© Copyright 2000 James David Pearce
EPILOGUE
James Pierce ran away from home in late November 1863, to keep from being conscripted into the Confederate States Army.
The last reference by Co. G, 31st Infantry, CSA, to his brother, Isaac Pierce, dated April 1864, says under "remarks" that Isaac had "deserted" and was "dropped from the rolls by order of Maj. Gen. Pickett." The last Confederate pay to Isaac was October 1863, about the same time that Isaac's first lieutenant, S. B. Pool, also of Hertford County, was listed as "AWOL."
Cincinnatus Pierce went AWOL from the 4th NC Cavalry CSA in October 1863. Their stepfather, Adolphus Askew, also 4th NC Cavalry CSA, was listed as absent and "not accounted for" in October 1864.
A reading of military records and contemporary literature suggests that a lot of other men from the area became disenchanted with the Confederacy.
Some had been drafted or impressed into the CSA by out-of-state militia sent to enforce Confederate law in Bertie and Hertford counties. (The two counties border the wide Chowan River, which by 1862 was overrun with Union gunboats operating in support of Federal units at Elizabeth City and Plymouth. The large Union base at Plymouth guarded the mouth of the narrower Roanoke River at the headwaters of Albemarle Sound.)
For four years the people of the area were under the guns of raiders from both armies, as the Unionists tried to drive through to Weldon to cut the main Confederate railroad line from Wilmington, N.C., to Richmond, Va. Military forage parties, deserters and runaway slaves stole cows, pigs, cotton, corn and meat.
With men from ages 18 to 45 subject to Confederate conscription, there was little male help around, and the women suffered terribly.
And all that the unhappy Confederates in Hertford and Bertie had to do was walk down to the riverbank at Winton, Harrellsville and Colerain and hail a Union boat. Many of them did.
"North Carolina Troops, 1861-1865, A Roster," (N.C. State Division of Archives and History), reinforces the impression that Bertie and Hertford were fertile ground for Union recruiters. The Unionists on occasion signed up men who had been impressed into the Confederate army a day or two before, and had managed to escape.
Of Company D, a unit raised in the two counties in 1862 for service with the Confederate 17th Regiment (2nd Organization), a third had gone home or elsewhere within a month. Another third quit before six months, on their first furloughs. Of those who remained, most died of sickness or wounds in Virginia. By late 1864, the company didn't exist.

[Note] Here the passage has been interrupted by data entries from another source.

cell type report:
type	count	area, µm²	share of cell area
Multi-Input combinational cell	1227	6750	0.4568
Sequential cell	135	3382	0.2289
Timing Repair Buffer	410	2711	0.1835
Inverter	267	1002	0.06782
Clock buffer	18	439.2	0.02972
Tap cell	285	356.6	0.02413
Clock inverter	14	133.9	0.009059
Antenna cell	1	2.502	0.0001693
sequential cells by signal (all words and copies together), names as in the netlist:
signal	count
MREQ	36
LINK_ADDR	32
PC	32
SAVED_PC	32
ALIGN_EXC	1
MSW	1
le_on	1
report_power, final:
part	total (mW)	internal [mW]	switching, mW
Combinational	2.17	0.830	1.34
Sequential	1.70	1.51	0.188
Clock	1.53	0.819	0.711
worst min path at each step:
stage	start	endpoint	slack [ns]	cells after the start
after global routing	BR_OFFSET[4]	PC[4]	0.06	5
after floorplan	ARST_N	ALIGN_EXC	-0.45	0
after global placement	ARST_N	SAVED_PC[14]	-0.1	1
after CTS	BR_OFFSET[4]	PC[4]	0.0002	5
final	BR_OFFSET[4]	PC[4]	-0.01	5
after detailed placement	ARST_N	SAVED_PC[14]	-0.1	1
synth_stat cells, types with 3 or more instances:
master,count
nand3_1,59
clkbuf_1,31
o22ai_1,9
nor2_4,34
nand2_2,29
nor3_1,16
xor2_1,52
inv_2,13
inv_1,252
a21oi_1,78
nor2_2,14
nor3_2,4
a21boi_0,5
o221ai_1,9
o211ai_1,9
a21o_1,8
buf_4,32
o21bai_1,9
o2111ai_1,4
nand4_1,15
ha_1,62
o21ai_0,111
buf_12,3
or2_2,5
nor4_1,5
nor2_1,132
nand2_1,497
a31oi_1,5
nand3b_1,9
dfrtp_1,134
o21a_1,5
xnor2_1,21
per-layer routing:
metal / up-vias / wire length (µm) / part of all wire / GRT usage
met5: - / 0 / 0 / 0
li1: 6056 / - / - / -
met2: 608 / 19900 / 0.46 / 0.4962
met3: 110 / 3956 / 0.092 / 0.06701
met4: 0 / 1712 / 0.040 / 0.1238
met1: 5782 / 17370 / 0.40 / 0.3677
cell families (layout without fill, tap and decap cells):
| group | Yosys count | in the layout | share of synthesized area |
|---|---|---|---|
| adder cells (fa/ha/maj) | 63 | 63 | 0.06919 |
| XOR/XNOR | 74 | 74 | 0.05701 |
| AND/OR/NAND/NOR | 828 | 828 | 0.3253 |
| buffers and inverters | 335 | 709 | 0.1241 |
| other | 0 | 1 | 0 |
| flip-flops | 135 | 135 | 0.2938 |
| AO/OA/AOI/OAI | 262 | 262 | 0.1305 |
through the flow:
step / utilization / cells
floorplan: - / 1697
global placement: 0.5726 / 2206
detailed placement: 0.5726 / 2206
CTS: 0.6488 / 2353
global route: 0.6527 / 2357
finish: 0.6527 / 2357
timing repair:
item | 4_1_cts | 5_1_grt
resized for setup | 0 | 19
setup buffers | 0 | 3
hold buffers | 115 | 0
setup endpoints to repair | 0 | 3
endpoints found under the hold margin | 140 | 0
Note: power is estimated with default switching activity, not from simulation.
`config.mk`:
```
export PLATFORM = sky130hd
export DESIGN_NAME = svrpf_top
export DESIGN_NICKNAME = d
export VERILOG_FILES = /design/src/pkg/svrpf_pkg.sv /design/src/logic/svrpf_top.sv
export SDC_FILE = /design/constraint.sdc
export NUM_CORES = 1
export LEC_CHECK = 0
export ABC_CLOCK_PERIOD_IN_PS = 5700
export BUFFER_PORTS_ARGS = -buffer_cell sky130_fd_sc_hd__buf_4
export CAP_MARGIN = 40
export CORE_ASPECT_RATIO = 0.9
export CORE_MARGIN = 4
export CORE_UTILIZATION = 35
export DETAILED_ROUTE_END_ITERATION = 12
export PLACE_DENSITY = 0.54
export SYNTH_ARGS = -nofsm -noshare
export SYNTH_HDL_FRONTEND = slang
export SYNTH_SLANG_ARGS = --single-unit
export TNS_END_PERCENT = 20
```
`constraint.sdc`:
```
create_clock -name clk -period 5.7 [get_ports clk]
set_input_delay 1.14 -clock clk [delete_from_list [all_inputs] [get_ports clk]]
set_output_delay 1.14 -clock clk [all_outputs]
set_load 0.1 [all_outputs]
```
`src/pkg/svrpf_pkg.sv`:
```
// shared constants and types of the supervisor, reset and power-fail block
package svrpf_pkg;

  // clock
  localparam int unsigned CLK_HZ        = 50_000_000;
  localparam int unsigned CLK_NS        = 20;
  localparam int unsigned CLK_PER_US    = CLK_HZ / 1_000_000;

  // reset input widths
  localparam int unsigned T_FAST_NS     = 200;
  localparam int unsigned FAST_CYC      = (T_FAST_NS + CLK_NS - 1) / CLK_NS;
  localparam int unsigned T_SLOW_MS     = 100;
  localparam int unsigned SLOW_CYC      = T_SLOW_MS * 1000 * CLK_PER_US;

  // recovery times, one point inside each window
  localparam int unsigned T_REC_STD_US  = 97_000;
  localparam int unsigned T_REC_HALT_US = 100_000;
  localparam int unsigned T_REC_SHORT_US = 1_000;
  localparam int unsigned REC_STD_CYC   = T_REC_STD_US * CLK_PER_US;
  localparam int unsigned REC_HALT_CYC  = T_REC_HALT_US * CLK_PER_US;
  localparam int unsigned REC_SHORT_CYC = T_REC_SHORT_US * CLK_PER_US;

  // 32 kHz output and battery check schedule
  localparam int unsigned F32_HZ        = 32_768;
  localparam int unsigned F32_HALF_CYC  = CLK_HZ / (2 * F32_HZ);
  localparam int unsigned SEC_CYC       = CLK_HZ;
  localparam int unsigned T_DAY_S       = 86_400;

  // register offsets
  localparam logic [4:0] A_STOP    = 5'h01;
  localparam logic [4:0] A_CENTURY = 5'h03;
  localparam logic [4:0] A_RECOVERY_TIME    = 5'h04;
  localparam logic [4:0] A_CTRL    = 5'h08;
  localparam logic [4:0] A_WDOG    = 5'h09;
  localparam logic [4:0] A_ALARM   = 5'h0a;
  localparam logic [4:0] A_HALT    = 5'h0c;
  localparam logic [4:0] A_FLAGS   = 5'h0f;

  // field positions
  localparam int unsigned B_ST   = 7;
  localparam int unsigned B_CEB  = 7;
  localparam int unsigned B_CB   = 6;
  localparam int unsigned B_TR   = 7;
  localparam int unsigned B_OUT  = 7;
  localparam int unsigned B_FT   = 6;
  localparam int unsigned B_WDS  = 7;
  localparam int unsigned B_AFE  = 7;
  localparam int unsigned B_SQUARE_WAVE_EN = 6;
  localparam int unsigned B_ABE  = 5;
  localparam int unsigned B_HT   = 6;
  localparam int unsigned B_BL   = 4;

  typedef struct packed {
    logic       osc_halt_bit;
    logic       century_count_en;
    logic       century_toggle_bit;
    logic       deselect_len_sel;
    logic       out_level_bit;
    logic       freq_test_bit;
    logic       alarm_irq_en;
    logic       alarm_backup_en;
    logic       square_wave_en;
    logic       update_halt_bit;
    logic [7:0] watchdog_reg;
  } svrpf_ctrl_t;

  // initial power application values
  localparam svrpf_ctrl_t CTRL_RST = '{
    osc_halt_bit: 1'b0, century_count_en: 1'b0, century_toggle_bit: 1'b0,
    deselect_len_sel: 1'b0, out_level_bit: 1'b1, freq_test_bit: 1'b0,
    alarm_irq_en: 1'b0, alarm_backup_en: 1'b0, square_wave_en: 1'b0,
    update_halt_bit: 1'b1, watchdog_reg: 8'h00};

  typedef enum logic [1:0] {
    PWR_BACKUP, PWR_LOW, PWR_RECOVER, PWR_RUN
  } svrpf_pwr_t;

endpackage

```
`src/logic/svrpf_top.sv`:
```
// supervisor: power-on reset, reset inputs, power-fail warning, 32 kHz out, flags
// How it works
// - 32 kHz output runs while supply above switchover and halt bit clear.
// - 32 kHz output starts right after power-up, well inside four seconds.
// - reset output low below trip level, then low for recovery time.
// - each qualified reset input gives the same reset as a power cycle.
// - fast reset input qualifies after 200 ns low; shorter noise ignored.
// - slow reset input qualifies after 100 ms low; shorter noise ignored.
// - after a qualified input releases, reset output stays low recovery time.
// - warning output low while sense input is below threshold.
// - below minimum trip level, warning held low for whole back-up.
// - on power return warning forced high for recovery time, then follows sense.
// - century bit inverts at rollover only when century enable set.
// - with test, alarm and watchdog clear, open-drain pin shows output level bit.
// - battery checked at power-up and daily; low result sets weak flag.
// - weak flag stays until a later check passes.
// - battery checks run only while main supply is up.
// - writes refused during recovery time after supply reaches trip level.
// - recovery time chosen from recovery-length bit and halt bit.
// - initial power-up clears control bits, sets output level and update halt.
// - later power-up keeps some bits, sets update halt, clears the rest.
// - watchdog expiry with steering bit set pulses reset low recovery time.
//
// Implementation choices: the placing of the registers and the strobed register port.
module svrpf_top #(
  parameter int unsigned SLOW_CYC      = svrpf_pkg::SLOW_CYC,
  parameter int unsigned REC_STD_CYC   = svrpf_pkg::REC_STD_CYC,
  parameter int unsigned REC_HALT_CYC  = svrpf_pkg::REC_HALT_CYC,
  parameter int unsigned REC_SHORT_CYC = svrpf_pkg::REC_SHORT_CYC,
  parameter int unsigned SEC_CYC       = svrpf_pkg::SEC_CYC,
  parameter int unsigned DAY_SEC       = svrpf_pkg::T_DAY_S
) (
  input  wire logic       clk,
  input  wire logic       nrst,
  input  wire logic [4:0] reg_addr,
  input  wire logic [7:0] reg_wdata,
  input  wire logic       reg_wr,
  input  wire logic       reg_rd,
  output logic      [7:0] reg_rdata,
  input  wire logic       vcc_above_so,
  input  wire logic       vcc_above_min,
  input  wire logic       vcc_above_trip,
  input  wire logic       fail_sense_in,
  input  wire logic       batt_below_meas,
  input  wire logic       ext_reset_in_fast_n,
  input  wire logic       ext_reset_in_slow_n,
  input  wire logic       century_rollover,
  input  wire logic       watchdog_expire,
  output logic            clk32_out,
  output logic            reset_out_n,
  output logic            fail_warn_out_n,
  output logic            irq_test_out_pin_o,
  output logic            irq_test_out_pin_oe,
  output logic            write_protect,
  output logic            batt_check_pulse
);

  svrpf_pkg::svrpf_ctrl_t ctrl_r;
  svrpf_pkg::svrpf_pwr_t  pwr_r;
  svrpf_pkg::svrpf_pwr_t  pwr_nxt;

  logic [31:0] pwr_cnt_r;
  logic [31:0] rst_cnt_r;
  logic [3:0]  fast_cnt_r;
  logic [31:0] slow_cnt_r;
  logic [15:0] half_cnt_r;
  logic [31:0] sec_cnt_r;
  logic [31:0] day_cnt_r;
  logic        battery_weak_flag_r;
  logic        from_backup_r;

  logic        fast_qual;
  logic        slow_qual;
  logic        wd_fire;
  logic        rst_src;
  logic        wr_ok;
  logic        pwr_up_done;
  logic        day_done;
  logic        bat_chk;
  logic [31:0] rec_len;

  // recovery length; halt only matters with the long setting
  function automatic logic [31:0] rec_sel(input logic tr, input logic st);
    logic [31:0] r;
    r = REC_STD_CYC;
    if (tr) begin
      r = REC_SHORT_CYC;
    end else if (st) begin
      r = REC_HALT_CYC;
    end
    return r;
  endfunction

  assign rec_len = rec_sel(ctrl_r.deselect_len_sel, ctrl_r.osc_halt_bit);

  // power state
  always_comb begin
    pwr_nxt = pwr_r;
    if (!vcc_above_min) begin
      pwr_nxt = svrpf_pkg::PWR_BACKUP;
    end else begin
      case (pwr_r)
        svrpf_pkg::PWR_BACKUP: begin
          pwr_nxt = vcc_above_trip ? svrpf_pkg::PWR_RECOVER : svrpf_pkg::PWR_LOW;
        end
        svrpf_pkg::PWR_LOW: begin
          if (vcc_above_trip) begin
            pwr_nxt = svrpf_pkg::PWR_RECOVER;
          end
        end
        svrpf_pkg::PWR_RECOVER: begin
          if (!vcc_above_trip) begin
            pwr_nxt = svrpf_pkg::PWR_LOW;
          end else if (pwr_cnt_r <= 32'h0000_0001) begin
            pwr_nxt = svrpf_pkg::PWR_RUN;
          end
        end
        default: begin
          if (!vcc_above_trip) begin
            pwr_nxt = svrpf_pkg::PWR_LOW;
          end
        end
      endcase
    end
  end

  // initial power application counts as a return from back-up
  always_ff @(posedge clk or negedge nrst) begin
    if (!nrst) begin
      pwr_r <= svrpf_pkg::PWR_BACKUP;
    end else begin
      pwr_r <= pwr_nxt;
    end
  end

  always_ff @(posedge clk or negedge nrst) begin
    if (!nrst) begin
      from_backup_r <= 1'b1;
    end else if (pwr_r == svrpf_pkg::PWR_BACKUP) begin
      from_backup_r <= 1'b1;
    end else if (pwr_nxt == svrpf_pkg::PWR_RUN) begin
      from_backup_r <= 1'b0;
    end
  end

  // write-protect window, reloaded while supply is under the trip level
  always_ff @(posedge clk or negedge nrst) begin
    if (!nrst) begin
      pwr_cnt_r <= 32'h0000_0000;
    end else if (pwr_r != svrpf_pkg::PWR_RECOVER) begin
      pwr_cnt_r <= rec_len;
    end else if (pwr_cnt_r != 32'h0000_0000) begin
      pwr_cnt_r <= pwr_cnt_r - 32'h0000_0001;
    end
  end

  assign pwr_up_done = (pwr_r == svrpf_pkg::PWR_RECOVER) && (pwr_nxt == svrpf_pkg::PWR_RUN);
  assign wr_ok       = (pwr_r == svrpf_pkg::PWR_RUN);

  always_ff @(posedge clk or negedge nrst) begin
    if (!nrst) begin
      write_protect <= 1'b1;
    end else begin
      write_protect <= (pwr_nxt != svrpf_pkg::PWR_RUN);
    end
  end

  // reset input qualification, both counted on the system clock
  always_ff @(posedge clk or negedge nrst) begin
    if (!nrst) begin
      fast_cnt_r <= 4'h0;
    end else if (ext_reset_in_fast_n) begin
      fast_cnt_r <= 4'h0;
    end else if (fast_cnt_r < 4'(svrpf_pkg::FAST_CYC)) begin
      fast_cnt_r <= fast_cnt_r + 4'h1;
    end
  end

  always_ff @(posedge clk or negedge nrst) begin
    if (!nrst) begin
      slow_cnt_r <= 32'h0000_0000;
    end else if (ext_reset_in_slow_n) begin
      slow_cnt_r <= 32'h0000_0000;
    end else if (slow_cnt_r < SLOW_CYC) begin
      slow_cnt_r <= slow_cnt_r + 32'h0000_0001;
    end
  end

  // qualifies on the last required low sample, and only while still low
  assign fast_qual = !ext_reset_in_fast_n && (fast_cnt_r >= 4'(svrpf_pkg::FAST_CYC - 1));
  assign slow_qual = !ext_reset_in_slow_n && (slow_cnt_r >= SLOW_CYC - 1);
  assign wd_fire   = watchdog_expire && ctrl_r.watchdog_reg[svrpf_pkg::B_WDS];
  assign rst_src   = (pwr_r == svrpf_pkg::PWR_BACKUP) || (pwr_r == svrpf_pkg::PWR_LOW)
                   || fast_qual || slow_qual;

  // one stretch counter serves every reset source
  always_ff @(posedge clk or negedge nrst) begin
    if (!nrst) begin
      rst_cnt_r <= 32'h0000_0000;
    end else if (rst_src || wd_fire) begin
      rst_cnt_r <= rec_len;
    end else if (rst_cnt_r != 32'h0000_0000) begin
      rst_cnt_r <= rst_cnt_r - 32'h0000_0001;
    end
  end

  always_ff @(posedge clk or negedge nrst) begin
    if (!nrst) begin
      reset_out_n <= 1'b0;
    end else begin
      reset_out_n <= !(rst_src || wd_fire || (rst_cnt_r > 32'h0000_0001));
    end
  end

  // warning output
  always_ff @(posedge clk or negedge nrst) begin
    if (!nrst) begin
      fail_warn_out_n <= 1'b0;
    end else if (pwr_r == svrpf_pkg::PWR_BACKUP) begin
      fail_warn_out_n <= 1'b0;
    end else if (from_backup_r) begin
      // comparator stays off until the recovery window has run out
      fail_warn_out_n <= (pwr_r == svrpf_pkg::PWR_RECOVER);
    end else begin
      fail_warn_out_n <= !fail_sense_in;
    end
  end

  // 32 kHz output; free divider so the first edge comes at once
  always_ff @(posedge clk or negedge nrst) begin
    if (!nrst) begin
      half_cnt_r <= 16'h0000;
    end else if (half_cnt_r >= 16'(svrpf_pkg::F32_HALF_CYC - 1)) begin
      half_cnt_r <= 16'h0000;
    end else begin
      half_cnt_r <= half_cnt_r + 16'h0001;
    end
  end

  always_ff @(posedge clk or negedge nrst) begin
    if (!nrst) begin
      clk32_out <= 1'b0;
    end else if (!vcc_above_so || ctrl_r.osc_halt_bit) begin
      clk32_out <= 1'b0;
    end else if (half_cnt_r == 16'h0000) begin
      clk32_out <= !clk32_out;
    end
  end

  // daily battery check schedule, held at zero outside normal supply
  assign day_done = (sec_cnt_r == SEC_CYC - 1) && (day_cnt_r == DAY_SEC - 1);

  always_ff @(posedge clk or negedge nrst) begin
    if (!nrst) begin
      sec_cnt_r <= 32'h0000_0000;
      day_cnt_r <= 32'h0000_0000;
    end else if (pwr_r != svrpf_pkg::PWR_RUN) begin
      sec_cnt_r <= 32'h0000_0000;
      day_cnt_r <= 32'h0000_0000;
    end else if (sec_cnt_r == SEC_CYC - 1) begin
      sec_cnt_r <= 32'h0000_0000;
      day_cnt_r <= day_done ? 32'h0000_0000 : day_cnt_r + 32'h0000_0001;
    end else begin
      sec_cnt_r <= sec_cnt_r + 32'h0000_0001;
    end
  end

  assign bat_chk = pwr_up_done || ((pwr_r == svrpf_pkg::PWR_RUN) && day_done);

  always_ff @(posedge clk or negedge nrst) begin
    if (!nrst) begin
      battery_weak_flag_r <= 1'b0;
      batt_check_pulse    <= 1'b0;
    end else begin
      batt_check_pulse <= bat_chk;
      if (bat_chk) begin
        battery_weak_flag_r <= batt_below_meas;
      end
    end
  end

  // control registers
  always_ff @(posedge clk or negedge nrst) begin
    if (!nrst) begin
      ctrl_r <= svrpf_pkg::CTRL_RST;
    end else if (pwr_r == svrpf_pkg::PWR_BACKUP && pwr_nxt != svrpf_pkg::PWR_BACKUP) begin
      ctrl_r.update_halt_bit <= 1'b1;
      ctrl_r.freq_test_bit   <= 1'b0;
      ctrl_r.alarm_irq_en    <= 1'b0;
      ctrl_r.alarm_backup_en <= 1'b0;
      ctrl_r.square_wave_en  <= 1'b0;
      ctrl_r.watchdog_reg    <= 8'h00;
    end else if (wd_fire) begin
      // steered expiry wipes the watchdog and output enables
      ctrl_r.freq_test_bit   <= 1'b0;
      ctrl_r.alarm_irq_en    <= 1'b0;
      ctrl_r.alarm_backup_en <= 1'b0;
      ctrl_r.square_wave_en  <= 1'b0;
      ctrl_r.watchdog_reg    <= 8'h00;
    end else begin
      if (reg_wr && wr_ok) begin
        if (reg_addr == svrpf_pkg::A_STOP) begin
          ctrl_r.osc_halt_bit <= reg_wdata[svrpf_pkg::B_ST];
        end else if (reg_addr == svrpf_pkg::A_RECOVERY_TIME) begin
          ctrl_r.deselect_len_sel <= reg_wdata[svrpf_pkg::B_TR];
        end else if (reg_addr == svrpf_pkg::A_CTRL) begin
          ctrl_r.out_level_bit <= reg_wdata[svrpf_pkg::B_OUT];
          ctrl_r.freq_test_bit <= reg_wdata[svrpf_pkg::B_FT];
        end else if (reg_addr == svrpf_pkg::A_WDOG) begin
          ctrl_r.watchdog_reg <= reg_wdata;
        end else if (reg_addr == svrpf_pkg::A_ALARM) begin
          ctrl_r.alarm_irq_en    <= reg_wdata[svrpf_pkg::B_AFE];
          ctrl_r.square_wave_en  <= reg_wdata[svrpf_pkg::B_SQUARE_WAVE_EN];
          ctrl_r.alarm_backup_en <= reg_wdata[svrpf_pkg::B_ABE];
        end else if (reg_addr == svrpf_pkg::A_HALT) begin
          ctrl_r.update_halt_bit <= reg_wdata[svrpf_pkg::B_HT];
        end
      end
    end
  end

  // century pair kept apart so a rollover on a write cycle still lands
  logic [1:0] century_r;
  logic [1:0] century_nxt;

  always_ff @(posedge clk or negedge nrst) begin
    if (!nrst) begin
      century_r <= 2'b00;
    end else begin
      century_r <= century_nxt;
    end
  end

  always_comb begin
    century_nxt = century_r;
    if (reg_wr && wr_ok && reg_addr == svrpf_pkg::A_CENTURY) begin
      century_nxt = {reg_wdata[svrpf_pkg::B_CEB], reg_wdata[svrpf_pkg::B_CB]};
    end
    if (century_rollover && century_nxt[1]) begin
      century_nxt[0] = !century_nxt[0];
    end
  end

  // open-drain pin: only the plain output function lives here
  always_ff @(posedge clk or negedge nrst) begin
    if (!nrst) begin
      irq_test_out_pin_oe <= 1'b0;
    end else begin
      irq_test_out_pin_oe <= !ctrl_r.freq_test_bit && !ctrl_r.alarm_irq_en
                          && (ctrl_r.watchdog_reg == 8'h00) && !ctrl_r.out_level_bit;
    end
  end

  assign irq_test_out_pin_o = 1'b0;

  // read port, data in the cycle after the strobe
  always_ff @(posedge clk or negedge nrst) begin
    if (!nrst) begin
      reg_rdata <= 8'h00;
    end else if (reg_rd) begin
      if (reg_addr == svrpf_pkg::A_STOP) begin
        reg_rdata <= {ctrl_r.osc_halt_bit, 7'h00};
      end else if (reg_addr == svrpf_pkg::A_CENTURY) begin
        reg_rdata <= {century_r, 6'h00};
      end else if (reg_addr == svrpf_pkg::A_RECOVERY_TIME) begin
        reg_rdata <= {ctrl_r.deselect_len_sel, 7'h00};
      end else if (reg_addr == svrpf_pkg::A_CTRL) begin
        reg_rdata <= {ctrl_r.out_level_bit, ctrl_r.freq_test_bit, 6'h00};
      end else if (reg_addr == svrpf_pkg::A_WDOG) begin
        reg_rdata <= ctrl_r.watchdog_reg;
      end else if (reg_addr == svrpf_pkg::A_ALARM) begin
        reg_rdata <= {ctrl_r.alarm_irq_en, ctrl_r.square_wave_en,
                      ctrl_r.alarm_backup_en, 5'h00};
      end else if (reg_addr == svrpf_pkg::A_HALT) begin
        reg_rdata <= {1'b0, ctrl_r.update_halt_bit, 6'h00};
      end else if (reg_addr == svrpf_pkg::A_FLAGS) begin
        reg_rdata <= {3'h0, battery_weak_flag_r, 4'h0};
      end else begin
        reg_rdata <= 8'h00;
      end
    end else begin
      reg_rdata <= 8'h00;
    end
  end

endmodule

```
==> Word level (Yosys, flattened, before mapping) <==
Index checks and enable logic that the tools add are counted.
{ "totals": {"memories": 0, "elab_cells": 182, "register_bits": 216, "latch_bits": 0, "out_inout_bits": 15, "romBits": 0, "mem_bits_rw": 0, "in_bits": 26} }
{ "op_classes": {"mul": 0, "reduce_logical": 56, "bitwise": 4, "muxes": 54, "shift": 0, "n_div": 0, "n_eq_ne": 27, "n_addsub": 7, "order_cmp": 7} }
{ "op_table": {"columns": ["cell", "count"], "rows": [
  ["32-bit 2-to-1 mux", 11],
  ["32-bit by 1-bit adder with 32-bit output, second input constant", 3],
  ["8-bit 2-to-1 mux", 9],
  ["32-bit nonzero test", 2],
  ["32-bit by 1-bit subtractor with 32-bit output, second input constant", 2],
  ["13-bit 2-to-1 mux", 4],
  ["32-bit by 17-bit == test with 1-bit output, second input constant", 1],
  ["32-bit by 26-bit == test with 1-bit output, second input constant", 1],
  ["32-bit by 23-bit >= comparator with 1-bit output, second input constant", 1],
  ["32-bit by 1-bit greater-than comparator with 1-bit output, second input constant", 1],
  ["32-bit by 1-bit <= comparator with 1-bit output, second input constant", 1],
  ["32-bit by 23-bit less-than comparator with 1-bit output, second input constant", 1],
  ["5-bit by 4-bit == test with 1-bit output, second input constant", 5],
  ["23-bit 2-to-1 mux", 1],
  ["2-bit nonzero test", 10],
  ["19-bit 2-to-1 mux", 1],
  ["16-bit by 1-bit adder with 16-bit output, second input constant", 1],
  ["16-bit by 10-bit >= comparator with 1-bit output, second input constant", 1],
  ["16-bit zero test", 1],
  ["16-bit 2-to-1 mux", 1],
  ["4-bit 2-to-1 mux", 4],
  ["2-bit != test, second input constant", 8],
  ["2-bit 2-to-1 mux", 7],
  ["1-bit logical AND", 13],
  ["26 further kinds", 65]
]} }

==> Longest topological paths before layout <==
Gate-level depths: netlist of run 1.
{ "depth": {"ltp_word": 10, "ltp_mapped": 9, "ltp_nobuf": 7} }

==> Least setup slack after synthesis of run 1 <==
No wires, ideal clock.
{ "synth_timing": {"kind": "input port to flip-flop", "startpoint": "in ext_reset_in_slow_n", "endpoint": "reg rst_cnt_r[18]", "arrival_ns": 2.487, "t_required_ns": 5.575, "path_stages": 6, "path_slack_ns": 3.088, "n_path_buf": 1, "setup_ns": 0.125, "path_cell_list": "nor3_1 > nand3_1 > o41a_1 > and3_1 > clkbuf_1 > mux2_2"} }
{ "synth_via": {"elab_chain_len": 5, "word_cells_on_any_way": 6, "classes_between": "1 x mux; 5 x reduce/logical"} }
{ "synth_lines": {"columns": ["item", "line", "rtl"], "rows": [
  ["from (decl)", "svrpf_top.sv:46", "input wire logic ext_reset_in_slow_n,"],
  ["1-bit zero test *", "svrpf_top.sv:191", "assign slow_qual = !ext_reset_in_slow_n && (slow_cnt_r >= SLOW_CYC - 1);"],
  ["1-bit logical AND *", "svrpf_top.sv:191", null],
  ["1-bit logical OR *", "svrpf_top.sv:194", "|| fast_qual || slow_qual;"],
  ["1-bit logical OR *", "svrpf_top.sv:200", "end else if (rst_src || wd_fire) begin"],
  ["32-bit 2-to-1 mux or 2-bit nonzero test (tied branches)", null, null],
  ["to (signal assigned)", "svrpf_top.sv:201", "rst_cnt_r <= rec_len;"],
  ["to (signal assigned)", "svrpf_top.sv:203", "rst_cnt_r <= rst_cnt_r - 32'h0000_0001;"],
  ["to (decl)", "svrpf_top.sv:63", "logic [31:0] rst_cnt_r;"]
]} }
Every way passes the cells marked *; elsewhere a longest branch is shown, timed or not.
A chain may end at the register's enable or synchronous reset.

==> Worst setup path in the final report of run 1 <==
{ "layout_timing": {"startpoint": "reg rst_cnt_r[6]", "endpoint": "reg rst_cnt_r[27]"} }
{ "layout_via": {"elab_chain_len": 3, "word_cells_on_any_way": 5, "classes_between": "1 x add/sub; 2 x mux; 2 x reduce/logical"} }
{ "layout_lines": {"columns": ["item", "line", "rtl"], "rows": [
  ["32-bit by 1-bit subtractor with 32-bit output", "svrpf_top.sv:203", null],
  ["32-bit 2-to-1 mux", "svrpf_top.sv:202", "end else if (rst_cnt_r != 32'h0000_0000) begin"],
  ["32-bit 2-to-1 mux", "svrpf_top.sv:200", null]
]} }
Several ways; a longest one is shown, not always the timed one. The select of a mux whose other input is x is not followed.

The desertions can be explained in cruder ways. Many of the deserters were of the class rudely described at the time as "poor white trash," definitely not plantation owners or slave owners. Those struggling "one-horse farmers" could not afford slaves, and most relied on family members for farm labor. They had little interest in helping the well-to-do keep their slaves, particularly when state law allowed able-bodied owners to stay home to keep slaves in the fields and working. Those with money also had the option of "hiring" soldier "substitutes."
Aside from class envy, it is possible that some of the "deserters" were opponents of the institution of slavery.
There is no record that any of Jesse Pierce's forebears, siblings or offspring ever owned a slave, but that fact could have been due more to economic shortcomings than any strong philosophical leanings toward abolition. Lucretia Eure Pierce (later Askew), mother of Isaac, was reared in a Gates County family that did own slaves. Her feelings on the matter are not clear, and in any event may not have mattered in the male-dominated society of the time.
Lucretia had been married to Jesse Pierce for 17 years at the time of the death of her father, Levi Eure, in 1844. Levi Eure had six daughters, and no sons. One of the six daughters apparently wanted nothing to do with slaves.
Eure's will stated that "all my Negros and their increase (are) to be equally divided among five of my daughters, to them and their heirs forever." He specifically exempted Lucretia, who in lieu of becoming a slave-owner was awarded "furniture, a cow, a calf, and the sum of One Hundred and Fifty Dollars," money that the other five daughters did not receive
Frank Pearce of Raleigh said in 1973 that when he asked his grandfather why he had not stayed "true" to the South, Isaac replied: "Where I lived, there were people who didn't like us much better than the Negroes, and I kind of felt like that if they won, sooner or later they would buy and sell us, too."